*Task brief*
Please read the records below and return each line holding the string "power".

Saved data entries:
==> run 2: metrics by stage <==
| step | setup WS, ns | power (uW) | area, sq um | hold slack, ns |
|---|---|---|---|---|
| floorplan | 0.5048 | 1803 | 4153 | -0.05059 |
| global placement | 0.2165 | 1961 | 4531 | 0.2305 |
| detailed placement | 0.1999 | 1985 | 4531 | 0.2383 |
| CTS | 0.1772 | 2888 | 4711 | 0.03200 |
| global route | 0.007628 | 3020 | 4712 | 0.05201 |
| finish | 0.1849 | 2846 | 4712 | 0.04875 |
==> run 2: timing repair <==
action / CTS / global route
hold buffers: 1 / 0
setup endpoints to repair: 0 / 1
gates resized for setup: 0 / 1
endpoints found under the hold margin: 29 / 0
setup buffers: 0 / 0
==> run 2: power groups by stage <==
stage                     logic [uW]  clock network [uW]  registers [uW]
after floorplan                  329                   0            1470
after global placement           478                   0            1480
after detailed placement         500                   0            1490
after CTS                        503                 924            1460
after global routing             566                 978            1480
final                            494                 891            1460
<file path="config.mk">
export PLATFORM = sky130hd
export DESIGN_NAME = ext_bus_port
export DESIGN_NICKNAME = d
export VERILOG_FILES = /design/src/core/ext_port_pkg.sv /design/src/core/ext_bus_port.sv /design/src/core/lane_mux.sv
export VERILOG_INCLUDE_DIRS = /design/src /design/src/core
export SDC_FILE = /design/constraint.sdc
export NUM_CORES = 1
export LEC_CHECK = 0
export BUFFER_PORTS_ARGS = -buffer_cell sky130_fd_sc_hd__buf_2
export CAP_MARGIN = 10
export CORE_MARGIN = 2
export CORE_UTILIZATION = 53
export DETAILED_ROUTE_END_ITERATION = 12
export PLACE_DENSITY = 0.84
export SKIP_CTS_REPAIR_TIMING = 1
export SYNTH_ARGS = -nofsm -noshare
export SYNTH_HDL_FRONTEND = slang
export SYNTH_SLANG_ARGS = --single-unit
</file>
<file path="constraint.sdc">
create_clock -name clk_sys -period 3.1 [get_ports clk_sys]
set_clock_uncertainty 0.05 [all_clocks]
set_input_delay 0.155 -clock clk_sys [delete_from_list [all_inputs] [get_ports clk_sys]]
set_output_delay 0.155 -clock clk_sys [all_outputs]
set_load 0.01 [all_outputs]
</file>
---
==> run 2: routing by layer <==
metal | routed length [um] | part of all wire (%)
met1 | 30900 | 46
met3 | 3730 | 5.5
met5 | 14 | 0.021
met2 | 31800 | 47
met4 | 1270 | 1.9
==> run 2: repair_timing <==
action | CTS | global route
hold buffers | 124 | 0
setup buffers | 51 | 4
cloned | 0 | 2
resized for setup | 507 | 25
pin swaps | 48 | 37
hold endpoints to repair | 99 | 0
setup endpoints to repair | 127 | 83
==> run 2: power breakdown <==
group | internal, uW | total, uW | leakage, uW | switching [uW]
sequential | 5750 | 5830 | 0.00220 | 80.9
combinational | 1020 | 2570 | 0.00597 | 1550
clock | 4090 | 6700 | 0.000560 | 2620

*Expected output*
| step | setup WS, ns | power (uW) | area, sq um | hold slack, ns |
==> run 2: power groups by stage <==
==> run 2: power breakdown <==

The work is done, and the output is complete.